検索バーに「EC2」と入力してクリックします。すると、EC2のダッシュボード(管理画面)に移動します。

ここにある、鮮やかなオレンジ色のボタン。「インスタンスを起動」を見つけてください。これをクリックすると、サーバー構築ウィザードが始まります。ここからが本番です。

サーバー構築のステップバイステップ

画面が切り替わり、サーバーの設定画面になります。以前は紙芝居のように画面を遷移していましたが、今は縦に長い1枚のページで設定が完了します。上から順に見ていきましょう。

1. 名前を付ける

まずは、生まれたばかりのサーバーに名前を付けてあげましょう。「Name」という欄に、「MyFirstWebServer」とでも入力しておきます。これで愛着が湧いてきますね。

2. OS(AMI)を選ぶ

次にOSを選びます。アイコンが並んでいますが、ここでは一番左にある「Amazon Linux」を選びます。これはAWSが用意してくれている標準的なOSで、無料で使える枠に含まれていることが多いので、練習用には最適です。

3. インスタンスタイプを選ぶ

サーバーのスペック選びです。「t2.micro」や「t3.micro」というタイプが表示されているはずです。ここには大抵「無料利用枠の対象」というラベルが付いています。

中小企業のシステム管理者にとって、この「無料利用枠」は神様のような存在です。最初の1年は、一定の範囲内ならタダでサーバーを動かせるのです。迷わずこれを選びましょう。

4. キーペア(鍵)の作成

ここが最大の山場です。「キーペア(ログイン)」という項目があります。

「新しいキーペアの作成」をクリックし、鍵に名前を付けます(例えば my-key など)。そして「キーペアを作成」ボタンを押すと……。

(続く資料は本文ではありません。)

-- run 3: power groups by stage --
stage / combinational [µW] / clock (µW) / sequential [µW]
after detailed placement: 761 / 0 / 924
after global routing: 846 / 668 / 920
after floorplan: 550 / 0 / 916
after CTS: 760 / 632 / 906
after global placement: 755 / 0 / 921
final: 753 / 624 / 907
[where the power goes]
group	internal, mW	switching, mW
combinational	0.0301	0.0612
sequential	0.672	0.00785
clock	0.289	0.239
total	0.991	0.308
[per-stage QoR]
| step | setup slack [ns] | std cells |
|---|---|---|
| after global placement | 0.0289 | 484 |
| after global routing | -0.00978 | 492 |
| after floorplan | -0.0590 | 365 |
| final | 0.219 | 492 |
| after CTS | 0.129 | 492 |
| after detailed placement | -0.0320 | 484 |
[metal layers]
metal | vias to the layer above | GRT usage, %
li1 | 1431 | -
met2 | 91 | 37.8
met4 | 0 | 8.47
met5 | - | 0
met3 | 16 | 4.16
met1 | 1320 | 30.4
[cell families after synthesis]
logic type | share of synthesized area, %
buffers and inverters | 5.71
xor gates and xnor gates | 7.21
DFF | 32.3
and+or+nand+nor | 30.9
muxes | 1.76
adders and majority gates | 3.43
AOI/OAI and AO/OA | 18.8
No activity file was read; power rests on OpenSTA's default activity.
**src/rtl/tl_bank_pkg.sv**
```systemverilog
// TileLink beat layouts, field widths and opcode constants shared by the bank buffer and its FIFOs.
// The packed beat structs follow the default field widths below.
package tl_bank_pkg;

    localparam int TL_SOURCE_W = 8;
    localparam int TL_ADDR_W   = 33;
    localparam int TL_DATA_W   = 64;
    localparam int TL_MASK_W   = TL_DATA_W / 8;

    localparam logic [2:0] TL_A_PUT_FULL_DATA    = 3'd0;
    localparam logic [2:0] TL_A_PUT_PARTIAL_DATA = 3'd1;
    localparam logic [2:0] TL_A_ARITHMETIC_DATA  = 3'd2;
    localparam logic [2:0] TL_A_LOGICAL_DATA     = 3'd3;
    localparam logic [2:0] TL_A_GET              = 3'd4;
    localparam logic [2:0] TL_A_INTENT           = 3'd5;

    localparam logic [2:0] TL_D_ACCESS_ACK       = 3'd0;
    localparam logic [2:0] TL_D_ACCESS_ACK_DATA  = 3'd1;
    localparam logic [2:0] TL_D_HINT_ACK         = 3'd2;

    typedef struct packed {
        logic [2:0]             opcode;
        logic [2:0]             param;
        logic [2:0]             size;
        logic [TL_SOURCE_W-1:0] source;
        logic [TL_ADDR_W-1:0]   address;
        logic [TL_MASK_W-1:0]   mask;
        logic [TL_DATA_W-1:0]   data;
    } tl_a_beat_t;

    typedef struct packed {
        logic [2:0]             opcode;
        logic [1:0]             param;
        logic [2:0]             size;
        logic [TL_SOURCE_W-1:0] source;
        logic                   denied;
        logic [TL_DATA_W-1:0]   data;
        logic                   corrupt;
    } tl_d_beat_t;

endpackage

```
**src/rtl/tl_bank_fifo.sv**
```systemverilog
// Valid/ready FIFO, head read from storage registers; enqueue-to-valid latency one cycle.
// enq_rdy drops when full (even with a simultaneous pop) and while reset is held low.
module tl_bank_fifo #(
    parameter int WIDTH = 8,
    parameter int DEPTH = 4
) (
    input  logic             clock,
    input  logic             reset,
    input  logic             enq_vld,
    output logic             enq_rdy,
    input  logic [WIDTH-1:0] enq_dat,
    output logic             deq_vld,
    input  logic             deq_rdy,
    output logic [WIDTH-1:0] deq_dat
);

    localparam int PW = $clog2(DEPTH);
    localparam logic [PW:0]   FULL_CNT = (PW+1)'(DEPTH);
    localparam logic [PW:0]   CNT_ONE  = (PW+1)'(1);
    localparam logic [PW-1:0] PTR_ONE  = PW'(1);

    logic [WIDTH-1:0] mem_q [DEPTH];
    logic [PW-1:0]    wr_ptr_q, wr_ptr_d;
    logic [PW-1:0]    rd_ptr_q, rd_ptr_d;
    logic [PW:0]      count_q, count_d;
    logic             push, pop;

    assign enq_rdy = reset & (count_q != FULL_CNT);
    assign deq_vld = (count_q != '0);
    assign deq_dat = mem_q[rd_ptr_q];
    assign push    = enq_vld & enq_rdy;
    assign pop     = deq_vld & deq_rdy;

    always_comb begin
        wr_ptr_d = wr_ptr_q;
        rd_ptr_d = rd_ptr_q;
        count_d  = count_q;
        if (push) begin
            wr_ptr_d = wr_ptr_q + PTR_ONE;
        end
        if (pop) begin
            rd_ptr_d = rd_ptr_q + PTR_ONE;
        end
        if (push && !pop) begin
            count_d = count_q + CNT_ONE;
        end else if (pop && !push) begin
            count_d = count_q - CNT_ONE;
        end
    end

    // Payload storage carries no reset; only the pointers and occupancy are cleared.
    always_ff @(posedge clock) begin
        if (push) begin
            mem_q[wr_ptr_q] <= enq_dat;
        end
    end

    always_ff @(posedge clock or negedge reset) begin
        if (!reset) begin
            wr_ptr_q <= '0;
            rd_ptr_q <= '0;
            count_q  <= '0;
        end else begin
            wr_ptr_q <= wr_ptr_d;
            rd_ptr_q <= rd_ptr_d;
            count_q  <= count_d;
        end
    end

endmodule

```
**src/rtl/tl_bank_buffer.sv**
```systemverilog
// TileLink A/D single-beat buffer with outstanding-request limit and sticky size/orphan flags; 1-cycle min latency per channel.
// Backpressure: A stalls when its FIFO is full or inflight hits MAX_INFLIGHT; D stalls when its FIFO is full.
module tl_bank_buffer
    import tl_bank_pkg::*;
#(
    parameter int A_DEPTH      = 4,
    parameter int D_DEPTH      = 4,
    parameter int MAX_INFLIGHT = 8,
    parameter int SOURCE_W     = TL_SOURCE_W,
    parameter int ADDR_W       = TL_ADDR_W,
    parameter int DATA_W       = TL_DATA_W
) (
    input  logic                  clock,
    input  logic                  reset,

    output logic                  auto_in_a_ready,
    input  logic                  auto_in_a_valid,
    input  logic [2:0]            auto_in_a_opcode,
    input  logic [2:0]            auto_in_a_param,
    input  logic [2:0]            auto_in_a_size,
    input  logic [SOURCE_W-1:0]   auto_in_a_source,
    input  logic [ADDR_W-1:0]     auto_in_a_address,
    input  logic [DATA_W/8-1:0]   auto_in_a_mask,
    input  logic [DATA_W-1:0]     auto_in_a_data,

    input  logic                  auto_in_d_ready,
    output logic                  auto_in_d_valid,
    output logic [2:0]            auto_in_d_opcode,
    output logic [1:0]            auto_in_d_param,
    output logic [2:0]            auto_in_d_size,
    output logic [SOURCE_W-1:0]   auto_in_d_source,
    output logic                  auto_in_d_denied,
    output logic [DATA_W-1:0]     auto_in_d_data,
    output logic                  auto_in_d_corrupt,

    input  logic                  auto_out_a_ready,
    output logic                  auto_out_a_valid,
    output logic [2:0]            auto_out_a_opcode,
    output logic [2:0]            auto_out_a_param,
    output logic [2:0]            auto_out_a_size,
    output logic [SOURCE_W-1:0]   auto_out_a_source,
    output logic [ADDR_W-1:0]     auto_out_a_address,
    output logic [DATA_W/8-1:0]   auto_out_a_mask,
    output logic [DATA_W-1:0]     auto_out_a_data,

    output logic                  auto_out_d_ready,
    input  logic                  auto_out_d_valid,
    input  logic [2:0]            auto_out_d_opcode,
    input  logic [1:0]            auto_out_d_param,
    input  logic [2:0]            auto_out_d_size,
    input  logic [SOURCE_W-1:0]   auto_out_d_source,
    input  logic                  auto_out_d_sink,
    input  logic                  auto_out_d_denied,
    input  logic [DATA_W-1:0]     auto_out_d_data,
    input  logic                  auto_out_d_corrupt,

    output logic [7:0]            status_inflight,
    output logic                  status_err_size,
    output logic                  status_err_orphan
);

    localparam int         LG_BEAT_BYTES = $clog2(DATA_W / 8);
    localparam logic [7:0] MAX_CNT       = 8'(MAX_INFLIGHT);

    tl_a_beat_t a_enq_dat, a_head;
    tl_d_beat_t d_enq_dat, d_head;
    logic       a_enq_rdy, a_deq_vld;
    logic       d_enq_rdy, d_deq_vld;
    logic       below_limit, a_fire, d_acc, d_fire, size_bad;
    logic [7:0] inflight_q, inflight_d;
    logic       err_size_q, err_size_d;
    logic       err_orphan_q, err_orphan_d;
    logic       unused_sink;

    // The downstream sink id has no upstream counterpart and is dropped.
    assign unused_sink = auto_out_d_sink;

    assign a_enq_dat = '{opcode:  auto_in_a_opcode,
                         param:   auto_in_a_param,
                         size:    auto_in_a_size,
                         source:  auto_in_a_source,
                         address: auto_in_a_address,
                         mask:    auto_in_a_mask,
                         data:    auto_in_a_data};

    assign d_enq_dat = '{opcode:  auto_out_d_opcode,
                         param:   auto_out_d_param,
                         size:    auto_out_d_size,
                         source:  auto_out_d_source,
                         denied:  auto_out_d_denied,
                         data:    auto_out_d_data,
                         corrupt: auto_out_d_corrupt};

    assign below_limit     = (inflight_q < MAX_CNT);
    assign auto_in_a_ready = a_enq_rdy & below_limit;
    assign a_fire          = auto_in_a_valid & auto_in_a_ready;
    assign d_acc           = auto_out_d_valid & auto_out_d_ready;
    assign d_fire          = auto_in_d_valid & auto_in_d_ready;
    assign size_bad        = (int'(auto_in_a_size) > LG_BEAT_BYTES);

    tl_bank_fifo #(
        .WIDTH ($bits(tl_a_beat_t)),
        .DEPTH (A_DEPTH)
    ) u_a_fifo (
        .clock   (clock),
        .reset   (reset),
        .enq_vld (auto_in_a_valid & below_limit),
        .enq_rdy (a_enq_rdy),
        .enq_dat (a_enq_dat),
        .deq_vld (a_deq_vld),
        .deq_rdy (auto_out_a_ready),
        .deq_dat (a_head)
    );

    tl_bank_fifo #(
        .WIDTH ($bits(tl_d_beat_t)),
        .DEPTH (D_DEPTH)
    ) u_d_fifo (
        .clock   (clock),
        .reset   (reset),
        .enq_vld (auto_out_d_valid),
        .enq_rdy (d_enq_rdy),
        .enq_dat (d_enq_dat),
        .deq_vld (d_deq_vld),
        .deq_rdy (auto_in_d_ready),
        .deq_dat (d_head)
    );

    assign auto_out_d_ready   = d_enq_rdy;

    assign auto_out_a_valid   = a_deq_vld;
    assign auto_out_a_opcode  = a_head.opcode;
    assign auto_out_a_param   = a_head.param;
    assign auto_out_a_size    = a_head.size;
    assign auto_out_a_source  = a_head.source;
    assign auto_out_a_address = a_head.address;
    assign auto_out_a_mask    = a_head.mask;
    assign auto_out_a_data    = a_head.data;

    assign auto_in_d_valid    = d_deq_vld;
    assign auto_in_d_opcode   = d_head.opcode;
    assign auto_in_d_param    = d_head.param;
    assign auto_in_d_size     = d_head.size;
    assign auto_in_d_source   = d_head.source;
    assign auto_in_d_denied   = d_head.denied;
    assign auto_in_d_data     = d_head.data;
    assign auto_in_d_corrupt  = d_head.corrupt;

    // A retire with nothing outstanding leaves the count at zero; the orphan flag records it.
    always_comb begin
        inflight_d   = inflight_q;
        err_size_d   = err_size_q | (a_fire & size_bad);
        err_orphan_d = err_orphan_q | (d_acc & (inflight_q == 8'd0));
        case ({a_fire, d_fire})
            2'b10:   inflight_d = inflight_q + 8'd1;
            2'b01:   if (inflight_q != 8'd0) inflight_d = inflight_q - 8'd1;
            default: inflight_d = inflight_q;
        endcase
    end

    always_ff @(posedge clock or negedge reset) begin
        if (!reset) begin
            inflight_q   <= 8'd0;
            err_size_q   <= 1'b0;
            err_orphan_q <= 1'b0;
        end else begin
            inflight_q   <= inflight_d;
            err_size_q   <= err_size_d;
            err_orphan_q <= err_orphan_d;
        end
    end

    assign status_inflight   = inflight_q;
    assign status_err_size   = err_size_q;
    assign status_err_orphan = err_orphan_q;

endmodule

```
**config.mk**
```make
export PLATFORM = sky130hd
export DESIGN_NAME = tl_bank_buffer
export DESIGN_NICKNAME = d
export VERILOG_FILES = /design/src/rtl/tl_bank_pkg.sv /design/src/rtl/tl_bank_fifo.sv /design/src/rtl/tl_bank_buffer.sv
export SDC_FILE = /design/constraint.sdc
export NUM_CORES = 1
export LEC_CHECK = 0
export ABC_AREA = 1
export BUFFER_PORTS_ARGS = -buffer_cell sky130_fd_sc_hd__buf_2
export CAP_MARGIN = 20
export CORE_MARGIN = 10
export CORE_UTILIZATION = 55
export DETAILED_ROUTE_END_ITERATION = 16
export PLACE_DENSITY_LB_ADDON = 0.15
export SLEW_MARGIN = 10
export SYNTH_ARGS = -nofsm -noshare
export SYNTH_HDL_FRONTEND = slang
export SYNTH_HIERARCHICAL = 1
export SYNTH_SLANG_ARGS = --single-unit
```
**constraint.sdc**
```tcl
create_clock -name clock -period 17.62 [get_ports clock]
set_input_delay 2.643 -clock clock [delete_from_list [all_inputs] [get_ports clock]]
set_output_delay 2.643 -clock clock [all_outputs]
set_load 0.01 [all_outputs]
```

お使いのパソコンに、ファイルが1つダウンロードされます。これが「秘密鍵」です。

このファイルは、一度しかダウンロードできません。もし誤って削除してしまうと、二度とこのサーバーに入れなくなってしまいます。絶対に無くさないように、大切なフォルダに保存してください。

5. ネットワーク設定とセキュリティ

ここでは「ファイアウォール」の設定をします。「セキュリティグループ」という項目です。

初期設定では「SSHトラフィックを許可」にチェックが入っています。これは「管理者であるあなたが、サーバーを遠隔操作するための通り道」を開ける設定です。

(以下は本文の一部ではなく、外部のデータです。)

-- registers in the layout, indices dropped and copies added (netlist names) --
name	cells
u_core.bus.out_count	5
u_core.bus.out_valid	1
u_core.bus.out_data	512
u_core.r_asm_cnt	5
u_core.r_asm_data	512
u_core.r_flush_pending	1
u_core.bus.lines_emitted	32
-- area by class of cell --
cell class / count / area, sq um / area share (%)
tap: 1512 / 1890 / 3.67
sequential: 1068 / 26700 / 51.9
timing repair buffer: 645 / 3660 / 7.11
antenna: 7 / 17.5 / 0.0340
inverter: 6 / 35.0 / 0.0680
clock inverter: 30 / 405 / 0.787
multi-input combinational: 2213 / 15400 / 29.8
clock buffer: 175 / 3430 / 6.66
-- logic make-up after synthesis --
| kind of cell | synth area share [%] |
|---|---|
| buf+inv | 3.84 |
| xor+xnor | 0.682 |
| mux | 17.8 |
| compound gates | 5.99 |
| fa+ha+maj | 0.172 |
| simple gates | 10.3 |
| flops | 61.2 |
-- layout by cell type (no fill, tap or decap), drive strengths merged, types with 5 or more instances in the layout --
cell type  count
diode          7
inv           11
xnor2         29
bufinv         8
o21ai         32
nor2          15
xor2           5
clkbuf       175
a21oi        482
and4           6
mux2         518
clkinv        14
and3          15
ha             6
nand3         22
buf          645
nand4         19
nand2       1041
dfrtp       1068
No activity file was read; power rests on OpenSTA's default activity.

Webサーバーとして公開するには、本来なら「HTTPトラフィックを許可」にもチェックを入れる必要がありますが、今回はまず「サーバーを立てる」ことが目的なので、そのままで進みましょう。

6. いざ、起動!

設定は以上です。画面の右側にあるオレンジ色のボタン、「インスタンスを起動」をクリックしてください。

画面に「成功しました」というメッセージが表示されます。

サーバーが動き出す瞬間

インスタンスの一覧画面に戻ると、あなたが作った「MyFirstWebServer」が表示されています。

最初は「保留中(Pending)」というステータスになっていますが、数十秒待つと、緑色の「実行中(Running)」に変わります。

これでもう、AWSの巨大なデータセンターのどこかで、あなた専用の仮想サーバーが産声を上げ、動き始めました。

カップラーメンにお湯を入れて待つよりも早く、サーバー調達が完了してしまったのです。すごくないですか?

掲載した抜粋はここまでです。